See also the International Standard Bible Encyclopedia.

With Nabopolassar, the successor of Cinneladanus, and the father of Nebuchadnezzar, a new era in the history of Babylon commences. According to Abydenus, who probably drew his information from Berosus, he was appointed to the government of Babylon by the last Assyrian king, at the moment when the Medes were about to make their final attack; whereupon, betraying the trust reposed in him, he went over to the enemy, arranged a marriage between his son Nebuchadnezzar and the daughter of the Median leader, and joined in the last siege of the city. See NINEVEH. On the success of the confederates (B.C. 625) Babylon became not only an independent kingdom, but an empire; the southern and western portions of the Assyrian territory were assigned to Nabopolassar in the partition of the spoils which followed on the conquest, and thereby the Babylonian dominion became extended over the whole valley of the Euphrates as far as the Taurus range, over Syria, Phoenicia, Palestine, Idumaea, and (perhaps) a portion of Egypt. Thus, among others, the Jews passed quietly and almost without remark from one feudal head to another, exchanging dependency on Assyria for dependency on Babylon, and continuing to pay to Nabopolassar the same tribute and service which they had previously rendered to the Assyrians. Friendly relations seem to have been maintained with Media throughout the reign of Nabopolassar, who led or sent a contingent to help Cyaxares in his Lydian war, and acted as mediator in the negotiations by which that war was concluded (Herod. i, 74). At a later date hostilities broke out with Egypt. Necho, the son of Psamatik I, about the year B.C. 608 invaded the Babylonian dominions on the south-west, and made himself master of the entire tract between his own country and the Euphrates (2Ki 23:29; 2Ki 24:7). Nabopolassar was now advanced in life, and not able to take the field in person (Beros. Frag. 14). He therefore sent his son, Nebuchadnezzar, at the head of a large army, against the Egyptians, and the battle of Carchemish, which soon followed, restored to Babylon the former limits of her territory (comp. 2Ki 24:7 with Jer 46:2-12). Nebuchadnezzar pressed forward and had reached Egypt, when news of his father's death recalled him, and hastily returning to Babylon, he was fortunate enough to find himself, without any struggle, acknowledged king (B.C. 604).

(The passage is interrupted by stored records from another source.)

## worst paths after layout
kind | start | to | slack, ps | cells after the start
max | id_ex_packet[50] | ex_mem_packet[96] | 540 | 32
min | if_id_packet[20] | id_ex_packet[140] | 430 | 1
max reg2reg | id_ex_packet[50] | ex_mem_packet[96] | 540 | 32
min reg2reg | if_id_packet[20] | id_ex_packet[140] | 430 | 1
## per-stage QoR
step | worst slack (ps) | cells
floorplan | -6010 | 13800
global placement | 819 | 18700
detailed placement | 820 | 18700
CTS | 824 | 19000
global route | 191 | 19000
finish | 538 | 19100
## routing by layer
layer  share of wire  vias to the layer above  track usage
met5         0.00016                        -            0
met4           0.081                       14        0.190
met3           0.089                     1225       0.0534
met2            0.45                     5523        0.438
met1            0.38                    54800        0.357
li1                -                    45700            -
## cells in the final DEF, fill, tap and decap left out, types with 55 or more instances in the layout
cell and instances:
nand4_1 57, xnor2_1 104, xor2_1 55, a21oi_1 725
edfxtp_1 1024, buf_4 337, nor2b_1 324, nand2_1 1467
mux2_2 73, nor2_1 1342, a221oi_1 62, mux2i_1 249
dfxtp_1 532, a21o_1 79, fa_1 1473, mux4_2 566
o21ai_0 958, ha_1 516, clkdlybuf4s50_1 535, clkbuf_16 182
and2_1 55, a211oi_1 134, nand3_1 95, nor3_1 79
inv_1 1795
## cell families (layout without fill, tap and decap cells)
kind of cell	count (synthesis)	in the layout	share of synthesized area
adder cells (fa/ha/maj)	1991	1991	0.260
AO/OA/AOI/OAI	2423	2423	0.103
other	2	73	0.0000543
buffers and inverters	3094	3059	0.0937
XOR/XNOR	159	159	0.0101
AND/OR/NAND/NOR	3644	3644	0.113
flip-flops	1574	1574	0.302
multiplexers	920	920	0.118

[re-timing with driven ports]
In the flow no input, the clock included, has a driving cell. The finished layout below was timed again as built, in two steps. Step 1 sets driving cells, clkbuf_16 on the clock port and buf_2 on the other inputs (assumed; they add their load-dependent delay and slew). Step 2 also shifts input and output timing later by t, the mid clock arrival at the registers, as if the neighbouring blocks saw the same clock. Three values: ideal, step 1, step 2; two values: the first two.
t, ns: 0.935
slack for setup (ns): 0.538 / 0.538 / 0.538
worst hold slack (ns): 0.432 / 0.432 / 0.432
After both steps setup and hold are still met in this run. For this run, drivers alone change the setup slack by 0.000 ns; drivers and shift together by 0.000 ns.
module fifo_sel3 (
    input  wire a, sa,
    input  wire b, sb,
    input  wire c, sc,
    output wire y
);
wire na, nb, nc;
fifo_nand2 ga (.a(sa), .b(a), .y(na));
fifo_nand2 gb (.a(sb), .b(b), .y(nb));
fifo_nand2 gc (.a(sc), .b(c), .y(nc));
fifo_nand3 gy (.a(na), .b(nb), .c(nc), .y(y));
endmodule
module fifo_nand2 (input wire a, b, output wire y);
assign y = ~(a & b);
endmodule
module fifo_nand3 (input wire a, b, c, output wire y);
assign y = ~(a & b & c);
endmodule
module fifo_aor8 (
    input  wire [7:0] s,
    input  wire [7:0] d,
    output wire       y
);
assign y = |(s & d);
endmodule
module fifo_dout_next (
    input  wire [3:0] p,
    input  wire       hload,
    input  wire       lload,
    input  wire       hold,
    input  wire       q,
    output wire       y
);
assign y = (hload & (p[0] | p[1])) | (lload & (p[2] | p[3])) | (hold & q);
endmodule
From an optimization exercise on the open Yosys and OpenROAD flow, aimed at a short achievable clock period and few clock cycles; shortcuts taken in it are not production practice. At most, simulation tests tie the RTL to the original design; equivalence was not proved. No activity file was given, so power comes from the tool's default toggle rates.

Design Top, start of the top module:
module Top(
    input clk,
    input reset,
    output [31:0] imem_addr,
    input [31:0] imem_rdata,
    output [31:0] dmem_addr,
    output [31:0] dmem_wdata,
    output dmem_we,
    input [31:0] dmem_rdata
    );
Size: ~7500 cells after synthesis, about 160 I/O pins, ~77000 sq um of cells after synthesis.
clock: 7.0 ns
lec_check: 0
abc_clock_period_in_ps: 3000
cap_margin: 20
core_margin: 2
core_utilization: 60
setup_slack_margin: 4.0
slew_margin: 20
tns_end_percent: 10
standard.sh (not shown) runs the stock make flow with config.mk's settings and CLKGATE_MAP_FILE= SYNTH_SCRIPT=/design/flow/synth_recipe.tcl, a recipe that flattens the netlist after the stock synthesis.
==> flow/flow/run.sh <==
#!/bin/bash
# Standard layout, but the port buffers start as plain buffers (buf_4)
# instead of the delay buffers buffer_ports picks by default; the resizer
# then sizes them like any other buffer.
set -euo pipefail
export BUFFER_PORTS_ARGS="-buffer_cell sky130_fd_sc_hd__buf_4"
bash standard.sh finish > flow_make.log 2>&1
Testbench counts at the start, summed over its fixed seeds: cycles 63,485.
Background: an optimization exercise with open tools, aiming at small area and few clock cycles. Do not read the settings as production practice. Function was checked by simulation only, so behaviour that the tests miss may differ from the original. Power and IR drop assume default switching activity.

### design/flow/config.mk
export PLATFORM = sky130hd
export DESIGN_NAME = d_cache
export DESIGN_NICKNAME = d_cache
export VERILOG_FILES = /design/flow/design.v
export SDC_FILE = /design/flow/constraint.sdc
export NUM_CORES = 4
export LEC_CHECK = 0
export CAP_MARGIN = 20
export CORE_MARGIN = 2
export CORE_UTILIZATION = 45
export SLEW_MARGIN = 20
### design/flow/constraint.sdc
create_clock -name core_clock -period 9.0 [get_ports {clk}]
set_input_delay 1.8000 -clock core_clock [delete_from_list [all_inputs] [get_ports {clk}]]
set_output_delay 1.8000 -clock core_clock [all_outputs]
set_load 0.01 [all_outputs]
### design/flow/run.sh
#!/bin/bash
# synth_recipe.tcl (not shown) runs the flow's synth.tcl, then flattens the netlist and writes it again
# the make line also repeats each setting of config.mk as NAME=value (left out here)
make -C /OpenROAD-flow-scripts/flow DESIGN_CONFIG=/design/flow/config.mk WORK_HOME=/design/flow/orfs CLKGATE_MAP_FILE= SYNTH_SCRIPT=/design/flow/synth_recipe.tcl finish
Context: an optimization exercise on an open-source flow, tuned for small area, a short achievable clock period and few clock cycles per item. The choices shown serve that exercise and are no tape-out recipe.
In this exercise RTL edits were held to simulation tests only and were not proved equivalent to the original.

the baseline:
## exponential
module exponential(input clk, rst, start, input [15:0] _x, output done,
                   output [1:0] intpart, output [15:0] fracpart);
For scale: ~1200 cells after synthesis, roughly 85 flip-flops, ~9600 µm² of cells after synthesis.
Settings: LEC_CHECK=0, ABC_AREA=1, CAP_MARGIN=20, CORE_MARGIN=2, CORE_UTILIZATION=40, PLACE_DENSITY=0.6, SETUP_SLACK_MARGIN=3.5, SLEW_MARGIN=20, SYNTH_HIERARCHICAL=1, SYNTH_MINIMUM_KEEP_SIZE=0; clock period 9.0 ns.
run.sh (not shown) runs the stock make flow with config.mk's settings and CLKGATE_MAP_FILE= SYNTH_SCRIPT=/design/flow/synth_recipe.tcl, a recipe that flattens the netlist after the stock synthesis.
Testbench counts of the baseline, summed over its fixed seeds: cycles 12,006, items 1,200.
What the candidate does differently from the baseline at the input level:
-- flow/design.v --
<<< the baseline, line 494
	reg [17:0] b3;          
	reg [17:0] r;
	reg fin;                
	reg [6:0] u6h;          
	wire go = idle & start;
	wire [3:0] nst = go ? 4'd1 : (idle | st == 4'd9) ? 4'd0 : st + 4'd1;
>>> the candidate, line 494
	reg [17:0] b3;          
	reg [17:0] r;
	wire go = idle & start;
	wire [3:0] nst = go ? 4'd1 : (idle | st == 4'd9) ? 4'd0 : st + 4'd1;
<<< the baseline, line 620
		end
	endgenerate
	wire [6:0] u6 = fin ? t[6:0] : u6h;
	reg [3:0] t7;
	always @(*) begin
>>> the candidate, line 618
		end
	endgenerate
	wire [6:0] u6 = t[6:0];
	reg [3:0] t7;
	always @(*) begin
<<< the baseline, line 637
		else t7 = 4'd0;
	end
	reg t8;
	wire [15:0] addb = idle ? {12'd0, t7} : t;
	wire cin = idle & t8;
>>> the candidate, line 635
		else t7 = 4'd0;
	end
	wire t8 = b >= 16'd62481;
	wire [15:0] addb = idle ? {12'd0, t7} : t;
	wire cin = idle & t8;
<<< the baseline, line 707
	wire [17:0] racc = rs0[18:1];
	always @(posedge clk) begin
		b <= bn;
		t <= tn;                     
		fin <= (st == 4'd9);         
		if (st == 4'd9)
			t8 <= b >= 16'd62481;    
		if (fin)
			u6h <= t[6:0];           
		if (go)
			r <= 18'h0FFFF;
>>> the candidate, line 705
	wire [17:0] racc = rs0[18:1];
	always @(posedge clk) begin
		if (go | !idle) begin
			b <= bn;
			t[6:0] <= tn[6:0];
		end
		t[15:7] <= tn[15:7];         
		if (go)
			r <= 18'h0FFFF;
## What came out
Comparing the baseline with the candidate, the worst hold slack came out essentially unchanged. Relative to the baseline, the synthesized area divided by synthesized cell count measured on the candidate has increased by a few percent. Compared to the baseline, the candidate has first-pass GRT wire length 1300 µm higher. Total non-filler cell area in the finished layout, the candidate vs the baseline: up slightly. The candidate against the baseline: final cell count increased by 1.1% relative to the old numbers, fraction of standard cell area that is sequential closely matched the old numbers, total length of routed wires increased by 3.9% relative to the old numbers.
Testbench counts of the candidate, summed over its fixed seeds: cycles 12,006, items 1,200.

---

Setup of before:
Another version of the RTL of exponential (not shown whole).
Size: ~1200 cells after synthesis, ~84 flip-flops, about 38 I/O pins, roughly 9900 um^2 of cells after synthesis.
Settings: LEC_CHECK=0, ABC_AREA=1, CAP_MARGIN=20, CORE_MARGIN=2, CORE_UTILIZATION=40, PLACE_DENSITY=0.6, SETUP_SLACK_MARGIN=3.5, SLEW_MARGIN=20, SYNTH_HIERARCHICAL=1, SYNTH_MINIMUM_KEEP_SIZE=0; clock period 9.0 ns.
before was carried through to the last stage, and its layout satisfied the timing, design-rule and antenna checks.
Testbench counts of before, summed over its fixed seeds: cycles 12,006, items 1,200.
Background: an optimization exercise with open tools, aiming at small area, a short achievable clock period and few clock cycles. Do not read the settings as production practice. The RTL was checked by simulation tests, not by an equivalence proof against the original design.

==> flow/config.mk <==
export PLATFORM = sky130hd
export DESIGN_NAME = TotalALU
export DESIGN_NICKNAME = TotalALU
export VERILOG_FILES = /design/flow/design.v
export SDC_FILE = /design/flow/constraint.sdc
export NUM_CORES = 4
export LEC_CHECK = 0
export CAP_MARGIN = 20
export CORE_MARGIN = 2
export CORE_UTILIZATION = 40
export SLEW_MARGIN = 20
export SYNTH_HIERARCHICAL = 1
export SYNTH_MINIMUM_KEEP_SIZE = 0
==> flow/flow/run.sh <==
#!/bin/bash
# Layout: the standard flow (standard.sh: standard synthesis, floorplan,
# placement, CTS, routing), with two changes:
#  - the port buffers are buf_1 cells (repair_timing upsizes the critical ones) rather than the delay cells buffer_ports
#    picks by default (every input and output port still gets a buffer);
#  - repair_timing aims for SETUP_SLACK_MARGIN ns more setup slack than the
#    clock needs, so it shortens the port-to-port paths that set the period.
# The clock, its period and the I/O constraints are the standard flow's, unchanged.
set -euo pipefail
MARGIN=${MARGIN:-10.75}
bash standard.sh "SETUP_SLACK_MARGIN=$MARGIN" \
  "BUFFER_PORTS_ARGS=-buffer_cell sky130_fd_sc_hd__buf_1" REMOVE_ABC_BUFFERS=1 finish > standard_flow.log 2>&1
==> flow/standard.sh <==
#!/bin/bash
# synth_recipe.tcl (not shown) runs the flow's synth.tcl, then flattens the netlist and writes it again
# the make line also repeats each setting of config.mk as NAME=value (left out here)
make -C /OpenROAD-flow-scripts/flow DESIGN_CONFIG=/design/flow/config.mk WORK_HOME=/design/flow/orfs CLKGATE_MAP_FILE= SYNTH_SCRIPT=/design/flow/synth_recipe.tcl "${@:-finish}"
==> flow/constraint.sdc <==
create_clock -name core_clock -period 24.0 [get_ports {clk}]
set_input_delay 4.8000 -clock core_clock [delete_from_list [all_inputs] [get_ports {clk}]]
set_output_delay 4.8000 -clock core_clock [all_outputs]
set_load 0.01 [all_outputs]
==> flow/design.v <==
`timescale 1ns/1ns
module FullAdder( input a, input b, input cin, output S, output cout );
assign S = a ^ b ^ cin;
assign cout = ( a & b ) | ( a & cin ) | ( b & cin );
endmodule
module HalfAdder( input a, input b, output S, output cout );
assign S = a ^ b;
assign cout = a & b;
endmodule
This design comes from an exercise in tuning for small area on the open sky130 flow, not from production work. Only simulation tests tie the RTL to the original design; equivalence was not proved. In every run shown here, the design's own scripts or RTL, not TritonCTS, make the clock network. No driver is modelled on the clock port, so clock power and skew are understated where the tree is cut down; a real chip needs a root buffer or a tree. Power and IR drop assume default switching activity.

==> flow/design.v <==
module Top_Circuit(clk, rst, start, start_addr, end_addr, max_diff, busy, scl, sda_out, sda_oe, sda_in);
input clk, rst, start;
input [7:0] start_addr, end_addr;
output [7:0] max_diff;
output reg busy;
output reg scl, sda_out, sda_oe;
input sda_in;
localparam IDLE = 3'd0,   
           F0 = 3'd1,     
           F1 = 3'd2,     
           F23 = 3'd3,    
           RX = 3'd4,     
           STOP = 3'd5,   
           STOPF = 3'd6,  
           DONE = 3'd7;   
reg [2:0] sg;
reg [5:0] c;
reg wp;                   
reg [7:0] sr, ia, mn, mx;
reg [7:0] diff, ia_inc;
reg [5:0] c_inc;
reg lte, sr_le_y, cy;
wire [7:0] y = c[1] ? mx : mn;
integer k;
always @* begin
	cy = 1'b1;
	for (k = 0; k < 8; k = k + 1) begin
		diff[k] = mx[k] ^ ~mn[k] ^ cy;
		cy = (mx[k] & ~mn[k]) | (cy & (mx[k] ^ ~mn[k]));
	end
	cy = 1'b1;
	for (k = 0; k < 8; k = k + 1) begin
		ia_inc[k] = ia[k] ^ cy;
		cy = cy & ia[k];
	end
	cy = 1'b1;
	for (k = 0; k < 6; k = k + 1) begin
		c_inc[k] = c[k] ^ cy;
		cy = cy & c[k];
	end
	lte = 1'b1; sr_le_y = ~c[1];
	for (k = 0; k < 8; k = k + 1) begin
		lte = (~ia[k] & end_addr[k]) | (~ia[k] & lte) | (end_addr[k] & lte);
		sr_le_y = (~sr[k] & y[k]) | (~sr[k] & sr_le_y) | (y[k] & sr_le_y);
	end
end
assign max_diff = wp ? diff : 8'd0;
wire [2:0] kb = c[4:2];
wire devbit = (kb == 3'd0) || (kb == 3'd2) || (kb == 3'd6) || (kb == 3'd7 && sg == F23);
reg busy_c;
always @* begin
	scl = 1'b1; sda_oe = 1'b1; sda_out = 1'b1;
	busy_c = 1'b1;
	case (sg)
		IDLE, DONE: busy_c = 1'b0;
		F0, F1, F23: begin
			if (!c[5]) begin
				scl = c[1];
				sda_out = (sg == F1) ? (wp | sr[7]) : (sg == F23 && wp) ? sr[7] : devbit;
			end else if (c[4]) begin
				sda_out = (c < 6'd62);
			end else begin
				sda_oe = 1'b0;
				scl = (c[2:0] == 3'd3) || (c[2:0] == 3'd4) || (sg == F23 && !wp && c[2:0] == 3'd5);
			end
		end
		RX: begin
			if (c[5]) begin
				if (!c[2] && !c[0]) begin scl = 1'b0; sda_oe = 1'b0; end
			end else if (c[4:2] == 3'b111) begin scl = !c[0]; sda_out = 1'b0; end
			else begin scl = 1'b0; sda_oe = 1'b0; end
		end
		STOP, STOPF: begin
			if (c[1:0] == 2'b00) sda_out = 1'b0;
			if (c[1:0] == 2'b10) scl = 1'b0;
			if (c[2] && c[0]) busy_c = (sg != STOPF);
		end
	endcase
end
wire rx_shift = (sg == RX) && !c[0];
wire tx_shift = (sg == F1 || sg == F23) && (c[1:0] == 2'b11);
always @(posedge clk) begin
	busy <= busy_c;
	if (sg == IDLE) wp <= 1'b0;
	else if (sg == RX && c[5] && c[2] && c[0]) wp <= 1'b1;
	if (sg == IDLE) sr <= start_addr;
	else if (sg == F1 && wp) sr <= diff;
	else if (rx_shift || tx_shift) sr <= {sr[6:0], sda_in};
	if (sg == F0 && c[5:3] == 3'b110) ia <= start_addr;
	if (sg == IDLE) begin
		mn <= 8'hFF; mx <= 8'h00;
	end else if (sg == RX && c == 6'd17 && lte) begin
		ia <= ia_inc;
		if (sr_le_y) mn <= sr;
	end else if (sg == RX && c == 6'd18 && !sr_le_y) mx <= sr;
	c <= c_inc;
	case (sg)
		IDLE: c <= 6'd55;
		F0: if (c[5:4] == 2'b10 && c[2:0] == 3'b110) c <= 6'd0;
		F1: if (!wp && c[5:4] == 2'b10 && c[2:0] == 3'b110) c <= 6'd61;
		    else if (wp && c[5:4] == 2'b10 && c[2:0] == 3'b111) c <= 6'd0;
		F23: if (c[5:4] == 2'b10 && c[2:0] == 3'b110) c <= wp ? 6'd0 : 6'd1;
		RX: begin
			if (c == 6'd17 && !lte) c <= 6'd50;
			if (!c[5] && c[4:2] == 3'b111 && c[0]) c <= 6'd0;
			if (c[5] && c[2] && c[1]) c <= 6'd0;
		end
		STOP: if (c[2] && c[0]) c <= 6'd61;
		default: ;
	endcase
	if (rst) begin
		sg <= IDLE;
	end else begin
		case (sg)
			IDLE: if (start) sg <= F0;
			F0: if (c[5:4] == 2'b10 && c[2:0] == 3'b110) sg <= F1;
			F1: if ((!wp && c[5:4] == 2'b10 && c[2:0] == 3'b110) || (wp && c[5:4] == 2'b10 && c[2:0] == 3'b111)) sg <= F23;
			F23: if (c[5:4] == 2'b10 && c[2:0] == 3'b110) sg <= wp ? STOPF : RX;
			RX: if (c[5] && c[2] && c[1]) sg <= STOP;
			STOP: if (c[2] && c[0]) sg <= F0;
			STOPF: if (c[2] && c[0]) sg <= DONE;
			default: ;
		endcase
	end
end
endmodule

A complete account of the works and exploits of this great monarch — by far the most remarkable of all the Babylonian kings — will be given in the article SEE NEBUCHADNEZZAR. It is enough to note in this place that he was great both in peace and in war, but greater in the former. Besides recovering the possession of Syria and Palestine, and carrying off the Jews after repeated rebellions into captivity, he reduced Phoenicia, besieged and took Tyre, and ravaged, if he did not actually conquer, Egypt. But it was as the adorner and beautifier of his native land — as the builder and restorer of almost all her cities and temples — that this monarch obtained that great reputation which has handed down his name traditionally in the East on a par with those of Nimrod, Solomon, and Alexander, and made it still a familiar term in the mouths of the people. Probably no single man ever left behind him as his memorial upon the earth one half the amount of building that was erected by this king. The ancient ruins and the modern towns of Babylonia are alike built almost exclusively of his bricks. Babylon itself, the capital, was peculiarly the object of his attention. It was here that, besides repairing the walls and restoring the temples, he constructed that magnificent palace, which, with its triple enclosure, its hanging gardens, its plated pillars, and its rich ornamentation of enamelled brick, was regarded in ancient times as one of the seven wonders of the world (Strab. 16:1, § 5).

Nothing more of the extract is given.